JAC1 suppresses tumor growth in BT474 breast cancer cell xenograft mice
To evaluate the translational significance, an in vivo breast cancer BT474 cell xenograft and JAC1 experimental therapy mouse model was conducted. As shown in Fig. 6A, JAC1 dose-dependently inhibited the growth of xenograft tumor. The similar ratio of tumor weight/body weight was shown in Fig. 6B; the tumor inhibition rate by JAC1 was 31.22% and 46.21% in 50 mg/kg and 100 mg/kg groups, respectively (Fig. 6C); in addition, compared to the mock group, the solvent showed no significant effect on tumor growth (Fig. 6A-C and Additional file 7: Fig. S7A-B). The picture of isolated xenograft tumor mass of each group was shown in Fig. 6D. To confirm whether the action mechanism of JAC1 on xenograft breast cancer was through the signaling pathways identified in vitro models, the related biomarkers were determined in isolated tumor tissues. As shown in Fig. 6E, expressions of HER2 was dose-dependently reduced by JAC1 treatment; importantly, the mechanistic biomarkers including JWA, p-p38, GATA-1, NEDD4 and SMURF1 were indicated corresponding changes in tumor tissues. H&E staining revealed that JAC1 treatment did not shown obvious injuries on organs including lung, liver, spleen, kidney and myocardium (Additional file 7: Fig. S7C). The serum biochemical parameters indicated a favorable improvement including antioxidant (SOD), liver function (ALT/AST), myocardial cells (CKMB/CK) and lipid metabolisms (TG) after JAC1 treatment (Additional file 8: Supplementary Table 1). Taken together, the in vivo results demonstrated that JAC1 inhibits breast tumor growth in a dose-dependent manner; the mechanism of action of JAC1 was consistent between in vivo and in vitro models (Fig. 6F). In conclusion, the agonist of JWA gene JAC1 promoted JWA expression; JWA activated p38 by phosphorylation and suppressed downstream transcription factor GATA-1 and linked E3 ubiquitin ligase NEDD4; the reduced NEDD4 resulted in an overexpression of SMURF1, a specific E3 ubiquitin ligase to HER2 (K716); JAC1 mediated HER2 degradation further suppressed tumor growth in HER2 positive breast cancer. In particularly, JAC1 has a protective effect on major organs and lipid metabolism in mice.

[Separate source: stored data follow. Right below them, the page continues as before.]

==> config.mk <==
export PLATFORM = sky130hd
export DESIGN_NAME = twin_timer
export DESIGN_NICKNAME = d
export VERILOG_FILES = /design/src/rtl/twt_pkg.sv /design/src/rtl/twt_half.sv /design/src/rtl/twt_cmp.sv /design/src/rtl/twin_timer.sv
export SDC_FILE = /design/constraint.sdc
export NUM_CORES = 1
export LEC_CHECK = 0
export ABC_AREA = 1
export BUFFER_PORTS_ARGS = -buffer_cell sky130_fd_sc_hd__buf_2
export CAP_MARGIN = 20
export CORE_UTILIZATION = 56
export DETAILED_ROUTE_END_ITERATION = 16
export GPL_ROUTABILITY_DRIVEN = 1
export PLACE_DENSITY = 0.75
export SKIP_LAST_GASP = 1
export SYNTH_ARGS = -nofsm -noshare
export SYNTH_HDL_FRONTEND = slang
export SYNTH_SLANG_ARGS = --single-unit
==> constraint.sdc <==
create_clock -name clk -period 8.3 [get_ports clk]
set_input_delay 0.415 -clock clk [delete_from_list [all_inputs] [get_ports clk]]
set_output_delay 0.415 -clock clk [all_outputs]
set_load 0.02 [all_outputs]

Since HER2 is a member of the EGFR family, we compared the protein amino acid sequences of four members of the EGFR family (HER1 ~ HER4); and found that K716 is a homologous amino acid and presents in four members (Additional file 9: Fig. S8A). In theory, JAC1 may work for all four members. To confirm this, we determined expressions of HER1, HER3 and HER4 in JAC1 treated SKBR3 cells. As we predicted, JAC1 dose-dependently suppressed expressions of all EGFR members (Additional file 9: Fig. S8B).